Exactly six years ago I set up this website and wrote my initial blog, posted with a photo, taken from my terrace, of a fiery sunrise. I chose that picture to signify hope and new beginnings. My first novel was on schedule to be published in April of that year, 2015. The launch of Secrets of the Pomegranate, set in my adopted city of Granada, marked the start of a new career as a novelist. I’d been published before (travel books, journalism) and I’d written novels (six of them) but this was my first novel to reach the wider world. The launch was celebrated in various locations in both the UK and Spain. To say I was excited would be an understatement. Years of work were finally bringing some reward. By this time I was already well into writing a second and more ambitious novel. Four years later, The Red Gene was published and once again launches and presentations were held in both countries. I felt proud of my books, as feedback and reviews started to come in, the vast majority highly favourable.
For me, however, the value of writing is measured not only in critical success – and certainly not in earnings (or I’d be hopelessly depressed). The creative satisfaction is at least as important. Never has this been clearer to me than now when the pandemic has meant confinement at home for long periods and a life of relative isolation. With all my usual social activities stopped, being able to focus on writing has made all the difference. It has kept me sane, given me a purpose, enabled me to get through the day – the endless days that roll on one after another, each indistinguishable from the preceding one. When the first lockdown started, I was already engaged in writing a memoir, which I completed in late spring. I don’t think it’s destined for publication but it absorbed me and gave me inspiration for the novel I’m currently working on with great enthusiasm – a novel based on the extraordinary life of my grandmother.

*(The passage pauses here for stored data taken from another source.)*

## config.mk

```make
export PLATFORM = sky130hd
export DESIGN_NAME = datacache
export DESIGN_NICKNAME = datacache
export VERILOG_FILES = /design/flow/design.v
export SDC_FILE = /design/flow/constraint.sdc
export NUM_CORES = 4
export LEC_CHECK = 1
export CORE_UTILIZATION = 40
```

## constraint.sdc

```tcl
current_design datacache

set clk_period 1.8
set clk_io_pct 0.2

create_clock -name clk0 -period $clk_period [get_ports {clk}]

set non_clock_inputs [all_inputs -no_clocks]
set_input_delay [expr $clk_period * $clk_io_pct] -clock clk0 $non_clock_inputs
set_output_delay [expr $clk_period * $clk_io_pct] -clock clk0 [all_outputs]
```

## design.v

```verilog
module datacache ( clk, line, blk, din, wr, dout );
input clk;
input [1:0] line;
input [2:0] blk; 
input [7:0] din;
input wr;
output [7:0] dout;
reg [7:0] memory[0:31];
reg [7:0] dout;
always @(posedge clk )
  begin
    if (wr)
      memory[{line,blk}] <= din; 
  end
always @ (*)
  begin 
  dout <= memory[{line,blk}];  
  end
endmodule
```

## run.sh

```bash
#!/bin/bash
# OpenROAD 26Q1-2900-gdf79404cd8, Yosys 0.63+post, stock flow scripts
make -C /OpenROAD-flow-scripts/flow DESIGN_CONFIG=/design/flow/config.mk WORK_HOME=/design/flow/orfs finish
```

==> deck_impl_summary.md <==
Implementation Results

Status
  • Status: complete, but fails checks
  • Failing checks: negative setup slack

Floorplan
  • Starting Density: 41.1%
  • Core area: 0.0245 mm²
  • I/O pins: 23
  • Die width: 160 µm
  • Standard-cell rows: roughly 57
  • Die area: 0.0258 mm²
  • Die height: 160 µm

Worst setup path
  • WP data arrival: 1.93 ns
  • CP required: 1.44 ns
  • Startpoint Class: input pin
  • WS Path Type: input pin to output port
  • CP endpoint kind: output port
  • Worst-path maximum fanout: 4

Finish
  • Layout area overhead: 34.2%
  • Final core occ: a little under three fifths
  • Biggest regs: memory: 256 flops
  • Top reg by flops: memory
  • Most numerous logic cells after layout: edfxtp_1, mux2i_1, buf_4
  • Max reg flops: between 200 and 300
  • Most numerous logic cell after layout: edfxtp_1
  • Share of cells above drive strength 1: 40.6%
  • Fill cells: 1800

Clock tree
  • CTS buffer count: 26
  • Clock-pin slew on the worst setup and hold paths: 0.06 ns
  • Clock root buffer: clkbuf_16
  • TritonCTS clock tree: done
  • Longest Clk Path Bufs: 3
  • CTS Sinks: 256
  • H-tree depth: 1
  • Hold_buf cts: 0

Global route
  • Remaining Overflow, GRT: 0
  • Initial antenna violation count: 0
  • Vias in the first global route: 6163
  • Global-route wire length before repair: 36500 µm
  • Largest net degree at the start of global routing: 33
  • Tot GR Track Use: 21.0%

Flow run
  • Max cap viols: 0
  • Tool warnings: 28

Min path
  • HP Class: input pin to flop

Synth
  • Yosys chip area: 0.0100 mm²
  • Netlist Area Pre-Place: 0.0100 mm²
  • Post-synthesis sequential area ratio: 76.5%
  • Syn avg cell area: 17.7 µm²
  • Cells in synth_stat.txt: 568
  • Warnings from Yosys: 1
  • Post-synthesis register bit count: 256
  • Netlist cell types: 23
  • Cells after synthesis: 568

Placement
  • Final Wtd Congestion: 0.872
  • Post-DP HPWL: 15000 µm
  • Dpl ws: -1.38 ns
  • Port bufs: 22

Power and ir drop
  • Max IR drop VDD: 0.680 mV
  • Pleak: 4.55 nW
  • PD cells: about 900 mW/mm²
  • Tot Pwr: 12.4 mW

Routing
  • WL final: 23800 µm
  • Via Count: between 5000 and 6000
  • Vias per cell: approximately 5.4
  • First DRT Iteration DRCs: a little over 300
  • # diodes: 0
  • DR pass1 iterations: 4
  • Antenna Nets Post-Route: 0
  • Routed len/inst: between 20 and 25 µm
  • Remaining routing DRC violations: 0

STA
  • Final hold violation count: 0
  • # setup viols final: 8
  • Post-layout period usage: 127%
  • Setup TNS: -3.49 ns
  • F_max: 436 MHz
  • Worst Slack Setup Final: -0.492 ns
  • Slew Viols, Final: 0
  • Tmin final: 2.29 ns
  • Relative slew slack: 73.5%
  • Hold_ws: 0.633 ns
  • Slew @ Worst Pin: approximately 0.40 ns
  • Unrepaired setup endpoints after global routing: yes
-- through the flow --
stage	std cells	cell area, µm²
final	1038	13500
after global routing	1038	13500
after CTS	1040	13300
after detailed placement	979	11800
after global placement	979	11800
after floorplan	568	10300
-- synthesized netlist by cell type, drive strengths merged --
master	n	area, µm²
nand4	1	6.26
or4b	4	40.0
or4bb	1	11.3
nand2	10	37.5
nand3b	4	30.0
or4	1	7.51
edfxtp	256	7690
clkbuf	9	35.0
or3b	3	26.3
buf	26	140
mux2i	128	1280
nor4	16	100
nor2	29	109
or3	1	6.26
o22ai	64	407
nand3	2	10.0
nand4b	4	35.0
nand4bb	5	56.3
nor3	4	20.0
-- area by class of cell --
type / instances / area, µm² / area share (%)
Clock inverter: 8 / 38.8 / 0.288
Sequential cell: 256 / 7690 / 57.0
Tap cell: 324 / 405 / 3.01
Clock buffer: 36 / 709 / 5.26
Multi-Input combinational cell: 277 / 3150 / 23.4
Timing Repair Buffer: 137 / 1490 / 11.0
-- critical path: stages --
cell	delay (ns)
buf_2	0.13
or4b_4	0.60
buf_4	0.17
buf_4	0.13
o22ai_4	0.19
nor4_4	0.06
buf_4	0.15
nand2_2	0.05
buf_2	0.09
-- power by group --
group	total (mW)	internal [mW]	switching (mW)	leakage (nW)
Clock	4.76	2.72	2.03	0.364
Combinational	0.973	0.453	0.521	1.88
Sequential	6.65	6.63	0.0208	2.31
-- kinds of logic (layout without fill, tap and decap cells) --
kind of cell	count (synthesis)	in the layout	share of synthesized area, %
AND/OR/NAND/NOR	85	85	4.93
buffers and inverters	35	181	1.74
AND-OR/OR-AND	64	64	4.05
flip-flops	256	256	76.5
multiplexers	128	128	12.8
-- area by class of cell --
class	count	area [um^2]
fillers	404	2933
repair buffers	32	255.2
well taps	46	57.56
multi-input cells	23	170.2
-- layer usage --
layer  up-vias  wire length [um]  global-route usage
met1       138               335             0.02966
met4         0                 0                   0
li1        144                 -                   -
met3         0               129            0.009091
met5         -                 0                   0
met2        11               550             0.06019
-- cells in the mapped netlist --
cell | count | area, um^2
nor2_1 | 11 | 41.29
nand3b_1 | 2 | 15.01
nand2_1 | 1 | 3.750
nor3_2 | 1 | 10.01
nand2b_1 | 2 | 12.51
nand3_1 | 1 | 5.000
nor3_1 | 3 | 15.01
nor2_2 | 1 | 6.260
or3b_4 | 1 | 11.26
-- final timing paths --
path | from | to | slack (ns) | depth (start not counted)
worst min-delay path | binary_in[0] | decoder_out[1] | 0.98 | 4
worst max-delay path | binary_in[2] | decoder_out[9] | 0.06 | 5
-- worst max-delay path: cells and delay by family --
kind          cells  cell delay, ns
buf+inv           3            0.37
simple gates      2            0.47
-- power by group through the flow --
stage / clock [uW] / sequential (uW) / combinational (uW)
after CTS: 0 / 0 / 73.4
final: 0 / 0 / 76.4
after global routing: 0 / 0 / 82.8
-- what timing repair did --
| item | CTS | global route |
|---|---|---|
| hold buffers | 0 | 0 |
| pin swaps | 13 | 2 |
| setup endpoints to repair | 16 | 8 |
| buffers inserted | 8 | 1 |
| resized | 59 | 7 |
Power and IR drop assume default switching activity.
==> /design/flow/run.sh <==
#!/bin/bash
# OpenROAD 26Q1-2900-gdf79404cd8, Yosys 0.63+post, stock flow scripts
make -C /OpenROAD-flow-scripts/flow DESIGN_CONFIG=/design/flow/config.mk WORK_HOME=/design/flow/orfs finish
==> /design/flow/config.mk <==
export PLATFORM = sky130hd
export DESIGN_NAME = calculator
export DESIGN_NICKNAME = calculator
export VERILOG_FILES = /design/flow/design.v
export SDC_FILE = /design/flow/constraint.sdc
export NUM_CORES = 4
export LEC_CHECK = 1
export CORE_UTILIZATION = 50
==> /design/flow/constraint.sdc <==
current_design calculator

set clk_period 14.1
set clk_io_pct 0.2

create_clock -name clk0 -period $clk_period [get_ports {mclk}]

set non_clock_inputs [all_inputs -no_clocks]
set_input_delay [expr $clk_period * $clk_io_pct] -clock clk0 $non_clock_inputs
set_output_delay [expr $clk_period * $clk_io_pct] -clock clk0 [all_outputs]
--- flow/run.sh ---
#!/bin/bash
# OpenROAD 26Q1-2900-gdf79404cd8, Yosys 0.63+post, stock flow scripts
make -C /OpenROAD-flow-scripts/flow DESIGN_CONFIG=/design/flow/config.mk WORK_HOME=/design/flow/orfs finish
--- flow/config.mk ---
export PLATFORM = sky130hd
export DESIGN_NAME = bcd2bin
export DESIGN_NICKNAME = bcd2bin
export VERILOG_FILES = /design/flow/design.v
export SDC_FILE = /design/flow/constraint.sdc
export NUM_CORES = 4
export LEC_CHECK = 1
export CORE_AREA = 10 10 70 70
export DIE_AREA = 0 0 80 80
--- flow/constraint.sdc ---
current_design bcd2bin

set clk_period 4.0
set clk_io_pct 0.2

create_clock -name clk0 -period $clk_period

set non_clock_inputs [all_inputs -no_clocks]
set_input_delay [expr $clk_period * $clk_io_pct] -clock clk0 $non_clock_inputs
set_output_delay [expr $clk_period * $clk_io_pct] -clock clk0 [all_outputs]
--- flow/design.v ---
`timescale 1ns / 1ps
module bcd2bin(bcd,bin);
	input [7:0] bcd;
	output reg [6:0] bin;
	integer i;
	always@(bcd) begin
		i = bcd[7]*80+bcd[6]*40+bcd[5]*20+bcd[4]*10+bcd[3]*8+bcd[2]*4+bcd[1]*2+bcd[0]*1;
		bin = i;
	end
endmodule
## flow/config.mk

```make
export PLATFORM = sky130hd
export DESIGN_NAME = bin2bcd
export DESIGN_NICKNAME = bin2bcd
export VERILOG_FILES = /design/flow/design.v
export SDC_FILE = /design/flow/constraint.sdc
export NUM_CORES = 4
export LEC_CHECK = 1
export CORE_AREA = 10 10 110 110
export DIE_AREA = 0 0 120 120
```

## flow/constraint.sdc

```tcl
current_design bin2bcd

set clk_period 19.9
set clk_io_pct 0.2

create_clock -name clk0 -period $clk_period

set non_clock_inputs [all_inputs -no_clocks]
set_input_delay [expr $clk_period * $clk_io_pct] -clock clk0 $non_clock_inputs
set_output_delay [expr $clk_period * $clk_io_pct] -clock clk0 [all_outputs]
```

## flow/design.v

```verilog
`timescale 1ns / 1ps
module bin2bcd(bin,thousand,hundred,ten,one);
	input [13:0] bin;
	output reg [3:0] thousand;
	output reg [3:0] hundred;
	output reg [3:0] ten;
	output reg [3:0] one;
	integer i;
	always@(bin) begin
		thousand = 4'd0;
		hundred = 4'd0;
		ten = 4'd0;
		one = 4'd0;
		for(i=13;i>=0;i=i-1) begin
			if(thousand >= 5)
				thousand = thousand + 3;
			if(hundred >= 5)
				hundred = hundred + 3;
			if(ten >= 5)
				ten = ten + 3;
			if(one >= 5)
				one = one + 3;
			thousand = thousand << 1;
			thousand[0] = hundred[3];
			hundred = hundred << 1;
			hundred[0] = ten[3];
			ten = ten << 1;
			ten[0] = one[3];
			one = one << 1;
			one[0] = bin[i];
		end
	end
endmodule
```

## flow/run.sh

```bash
#!/bin/bash
# OpenROAD 26Q1-2900-gdf79404cd8, Yosys 0.63+post, stock flow scripts
make -C /OpenROAD-flow-scripts/flow DESIGN_CONFIG=/design/flow/config.mk WORK_HOME=/design/flow/orfs finish
```

==> impl_metrics.csv <==
group,metric,value,unit
global_route,grtUsageTotal,12.0,%
clock_network,cts_resized,0,
logic_synthesis,syn-mean-instance-area,7.01,um2
sta,setup_viol,0,
final_layout,area_growth,8.68,%
sta,drv_slew,0,
critical_path,critPathRequiredTime,15.92,ns
detailed_routing,via_count,3836,
logic_synthesis,ys_area,3720,um2
global_route,grt_max_degree,24,
logic_synthesis,synth.cell_area,3720,um2
logic_synthesis,synth-simple-area-share,28.2,%
critical_path,arrival,14.78,ns
die,chip_area,14400,um2
critical_path,end_kind,"output port",
final_layout,stdcell_area,4040,um2
logic_synthesis,synth.area.mux_share,7.94,%
critical_path,worst_path_most_repeated_cell,"ha_1",
logic_synthesis,logic_family,"AND-OR/OR-AND gates",
die,die_w,120,um
die,rows,36,
die,initial_core_util,38.1,%
final_layout,utilization,41.4,%
logic_synthesis,syn_inst,531,
placement,gp_congestion,0.883,
die,core,9770,um2
logic_synthesis,yosys_warnings,1,
sta,slew_headroom,50.1,%
detailed_routing,num_antenna_cells,0,
sta,period_used_share,94.3,%
job,cap_violations,0,
placement,place_ws,1.18,ns
placement,place.port_buffers,28,
final_layout,fin_cells,666,
die,num_io_pins,30,
sta,fin_setup_tns,0,ns
detailed_routing,via_per_inst,5.76,
final_layout,seq_cells,0,
critical_path,cp_max_fo,10,
global_route,overflow,0,
global_route,grt_pass1_wl,15900,um
sta,tightest_slew,0.746,ns
critical_path,slowest_stage,"xnor2_1",
job,warnings,37,
critical_path,cp-start-kind,"primary input",
global_route,antenna_found_initial,0,
hold_path,hp-class,"primary input to output port",
sta,timing.hold.ws,7.96,ns
placement,placedInstanceArea,4040,um2
hold_path,hold_end,"one[0]",
die,die_h,120,um
logic_synthesis,ys_types,105,
placement,dp_cells,666,
sta,worst_slack,1.14,ns
logic_synthesis,ys_seq_share,0,%
logic_synthesis,xor_share,5.52,%
clock_network,hold_buffers,0,
sta,finalCriticalPeriod,18.76,ns
final_layout,regArea,0,um2
critical_path,crit_type,"primary input to output port",
logic_synthesis,compound_area_share,43.1,%
hold_path,whs_path_depth,0,
clock_network,cts_setup_buffers,0,
critical_path,critPathMaxStageDelay,0.51,ns
final_layout,drive_above_1_share,12.2,%
detailed_routing,detail_route.wirelength,8530,um
final_layout,nFillCells,1011,
final_layout,clkbuf_count,0,
detailed_routing,drt_iter0_markers,259,
sta,max_clock_freq,53.3,MHz
detailed_routing,first_pass_iters,4,
status,status,"complete, no violations",
detailed_routing,ant_nets,0,
logic_synthesis,adder_share,8.07,%
global_route,grt_pass1_vias,3509,
sta,rsz0062_at_grt,"false",
placement,dp_hpwl,6700,um
detailed_routing,route.detailed.drc,0,
logic_synthesis,yosysCellCount,531,
hold_path,min_from,"bin[0]",
detailed_routing,detail_route.wl_per_cell,12.8,um
sta,hold_viol,0,
cell families after synthesis:
kind of cell,Yosys count
and+or+nand+nor,199
AOI/OAI and AO/OA,200
muxes,26
xor gates and xnor gates,20
buffers and inverters,62
adders and majority gates,24
placed cells by master (no fill, tap or decap), types with 12 or more instances in the layout:
master           count
o21ai_0             21
nand2_1             45
clkdlybuf4s50_1     28
inv_1               28
a21oi_1             33
nor2_1              52
ha_1                24
mux2i_1             15
xnor2_1             12
a21o_1              12
critical path, delay by kind of cell:
family          cells  cell delay (ns)
buf+inv             6             1.47
xor+xnor            2             0.76
simple gates       12             2.61
compound gates     15             3.87
mux                 2             0.29
fa+ha+maj           7             1.82
worst max path at each step:
| stage | from | to | slack [ns] | depth (start not counted) |
|---|---|---|---|---|
| 4_1_cts | bin[12] | hundred[2] | 1.14 | 44 |
| 5_1_grt | bin[12] | hundred[2] | 0.008 | 44 |
| 6_report | bin[12] | hundred[2] | 1.14 | 44 |
synth_stat cells (12+ instances only):
cell type	count	area [um2]
nor2_1	52	195
nand2_1	45	169
a21oi_1	33	165
inv_1	28	105
ha_1	24	300
o21ai_0	21	105
mux2i_1	15	150
clkbuf_1	14	52.6
a21o_1	12	90.1
xnor2_1	12	105
final cells by class:
class / count / area, um2 / area share (%)
Tap cell: 133 / 166 / 4.12
Multi-Input combinational cell: 469 / 3450 / 85.4
Timing Repair Buffer: 30 / 295 / 7.30
Inverter: 34 / 128 / 3.16
routing by layer:
metal	global-route usage, %	up-vias	routed length (um)	share of wire [%]
met5	0	-	0	0
met4	0.679	0	22	0.26
met3	0.571	4	165	1.9
met2	20.0	42	3950	46
met1	17.5	1745	4390	51
li1	-	2045	-	-
$ cat ./run.sh
#!/bin/bash
# OpenROAD 26Q1-2900-gdf79404cd8, Yosys 0.63+post, stock flow scripts
make -C /OpenROAD-flow-scripts/flow DESIGN_CONFIG=/design/flow/config.mk WORK_HOME=/design/flow/orfs finish
$ cat ./config.mk
export PLATFORM = sky130hd
export DESIGN_NAME = cordic
export DESIGN_NICKNAME = cordic
export VERILOG_FILES = /design/flow/design.v
export SDC_FILE = /design/flow/constraint.sdc
export NUM_CORES = 4
export LEC_CHECK = 1
export CORE_UTILIZATION = 40
$ cat ./constraint.sdc
current_design cordic

set clk_period 14.1
set clk_io_pct 0.2

create_clock -name clk0 -period $clk_period [get_ports {clk_in}]

set non_clock_inputs [all_inputs -no_clocks]
set_input_delay [expr $clk_period * $clk_io_pct] -clock clk0 $non_clock_inputs
set_output_delay [expr $clk_period * $clk_io_pct] -clock clk0 [all_outputs]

Looking back on the seventy posts I’ve published (an average of almost one a month over the six years) and accompanying photos reads a bit like a running account of my life during those years and particularly of my writing life. But some of my posts focus on experiences much further back in my life: my travels in the 1970s, subject of Kathmandu by Truck and Trans-Siberia by Rail; on my early days in Spain around the millennium. I’ve written about places and people and events, good and bad times. I’ve also used some of the research for my books to write about topics such as the legacy of the Moors or censorship under Franco, and addressed more general issues like the way fiction is categorised.
When I skim through previous posts, captive as I am (as we all are) in the stagnation of lockdown, I’m amazed by how much has happened in my life since I moved to Spain. Setbacks like the sudden onset of deafness, the robbery, the fire in my house; but also the joy of grandchildren, new enthusiasms like biodanza and tango, travels to Mali, India, Cuba, cycling trips in Portugal and Italy as well as other regions of Spain. I’ve seen the changes in Granada over time: the massive increase in tourism and now its almost total (if temporary) disappearance.
For the first time in 22 years, I’ve passed a full twelve months without leaving Granada. I’ve experienced it in all its seasons – and more intensely thanks to the limitations imposed by the pandemic. As for almost everyone – and I’ve escaped far more lightly than many – there has been a cost. The loss of freedom, the long separation from my family, the absence of touch (a whole year when the only people to have touched me are the hairdresser and the dentist – how sad is that!), the reduction in social life as contact is largely reduced to email, phone or Zoom, the submission to routine – all these have been difficult at times.
We’re not out of it yet and the vaccine is still some months away but I’m grateful to have come through up to now in good health and reasonable spirits. Without writing, I know I would have been in a much worse place.